Foto: Promocional. Texto de Jaime Díaz Fraga. En el año 2017, todo parece ir de más a menos o de menos a más, según se mire. No obstante, llega el 6-0 e irrumpe el año 2049 dejando atrás el 2017 de forma súbita. Esa es precisamente la sensación que en la retina deja Blade Runner 2049.
Tanto de día como de noche, incluido los sueños, la hilera de las preguntas con respuestas (luces de neón), las preguntas sin respuestas (días grises) o las respuestas sin preguntas (noche), no cesa en ningún momento. Tienes que respirar hondo, muy hondo. Efectivamente, al igual que el film original, la atmósfera de la película es densa, subrepticia y barroca.
Pero ahora las noches y luces de neón conviven con los días grises.
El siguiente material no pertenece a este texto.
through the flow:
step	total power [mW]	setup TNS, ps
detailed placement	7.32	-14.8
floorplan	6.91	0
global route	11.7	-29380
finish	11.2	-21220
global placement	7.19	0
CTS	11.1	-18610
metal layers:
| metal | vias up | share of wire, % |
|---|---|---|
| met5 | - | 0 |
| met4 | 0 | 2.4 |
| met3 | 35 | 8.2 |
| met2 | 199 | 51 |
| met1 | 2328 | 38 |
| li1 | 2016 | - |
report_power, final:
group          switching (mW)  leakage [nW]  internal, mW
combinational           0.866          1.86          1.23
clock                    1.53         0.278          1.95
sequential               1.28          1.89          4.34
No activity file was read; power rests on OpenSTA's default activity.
En medio de este safari de residuos y tecnología, destaca la relación entre una holograma y un replicante, esto es, Ana de Armas con el inmutable Gosling. Aquí la relación es más imposible que la de Ford y Sean Young, pero dentro del principio o lema «tyrelliano» más humanos que los humanos.
Para subliminar esta relación, no está el búmeran de la música de Vangelis, pero sí la sensual interpretación, «off armas», de Ana de Armas que emula todo lo que no es pero que puede llegar a ser: «algo más» que trasciende a la física y química.Y por supuesto, también se entrecruzan otras tramas en la película, alguna de ellas trae causa de la cinta original mientras otras son absolutamente nuevas. Y es que una secuela debe ser coherente pero inquietante e innovadora también, de la misma manera que lo cortés no quita lo valiente.
Y es por ello, que Blade Runner 2049 es una oportunidad para irte a otro año que, aunque sea una paleta de colores y recuerdos dispares, se encuentra en el futuro e inevitablemente siempre mira y corre hacia adelante. Sólo tienes que respirar, respirar muy hondo y buscar una sala de cine.